This was a new twist in the racial logic of the American right, which has shifted from preventing blacks from voting to allowing them to vote as long as not all of their votes are counted.
It is important to remember that the United States was a slave state for more than 200 years and an apartheid state, after the abolition of slavery, for another century. Throughout that time, in certain parts of the country, all black votes were, by definition, illegal, and conservatives worked hard to keep it that way. It has only been a non-racial democracy for 55 years.
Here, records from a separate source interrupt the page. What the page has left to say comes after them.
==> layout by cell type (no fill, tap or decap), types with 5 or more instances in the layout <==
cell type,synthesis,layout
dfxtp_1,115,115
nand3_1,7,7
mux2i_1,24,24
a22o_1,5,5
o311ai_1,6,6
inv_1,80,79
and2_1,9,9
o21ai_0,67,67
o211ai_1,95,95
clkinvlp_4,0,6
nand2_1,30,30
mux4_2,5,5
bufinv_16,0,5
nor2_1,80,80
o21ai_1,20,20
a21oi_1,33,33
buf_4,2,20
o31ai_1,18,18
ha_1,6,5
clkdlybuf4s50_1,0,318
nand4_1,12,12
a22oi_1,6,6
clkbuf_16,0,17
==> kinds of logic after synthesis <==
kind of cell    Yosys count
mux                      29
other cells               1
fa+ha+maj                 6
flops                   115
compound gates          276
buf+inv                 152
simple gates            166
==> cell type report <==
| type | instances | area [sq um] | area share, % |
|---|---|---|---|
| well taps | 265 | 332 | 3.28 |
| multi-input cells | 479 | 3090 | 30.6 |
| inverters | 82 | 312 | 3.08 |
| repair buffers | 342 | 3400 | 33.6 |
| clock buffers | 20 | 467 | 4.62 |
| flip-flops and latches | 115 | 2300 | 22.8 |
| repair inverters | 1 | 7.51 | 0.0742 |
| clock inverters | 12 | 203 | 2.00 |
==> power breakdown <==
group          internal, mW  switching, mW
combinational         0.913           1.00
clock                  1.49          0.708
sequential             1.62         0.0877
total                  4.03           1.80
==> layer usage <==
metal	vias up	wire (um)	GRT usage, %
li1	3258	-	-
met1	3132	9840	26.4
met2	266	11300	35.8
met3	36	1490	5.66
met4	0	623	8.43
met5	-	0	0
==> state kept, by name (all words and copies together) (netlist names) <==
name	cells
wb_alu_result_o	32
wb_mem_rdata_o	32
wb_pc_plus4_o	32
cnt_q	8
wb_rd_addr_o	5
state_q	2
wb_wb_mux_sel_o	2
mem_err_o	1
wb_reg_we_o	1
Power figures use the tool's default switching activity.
And that brief reign is now at stake.
In 2013, just one year after black voter turnout rates surpassed those of white voters for the first time, the supreme court struck down the Voting Rights Act, which provided some legal protections for black voters in places where they had previously been excluded.
Georgia, the home state of the late Representative John Lewis, soon went to work to thwart the black vote with weapons more subtle than the tear gas and clubs used in Selma, Alabama in 1965. The state reduced the number of polling stations. by nearly 10%, purged tens of thousands of voters from the lists simply because they hadn’t voted in a while, and suspended the registrations of another 50,000 people, mostly black, for discrepancies as small as omitting a dash in their name. Those long lines that we witness around elections weren’t just voter enthusiasm, they were voter suppression as well.
The problem is that as white people become a minority in the United States, efforts to disenfranchise non-white voters necessarily become increasingly stark and desperate, but cannot be guaranteed to produce results. The sums just don’t add up for Republicans.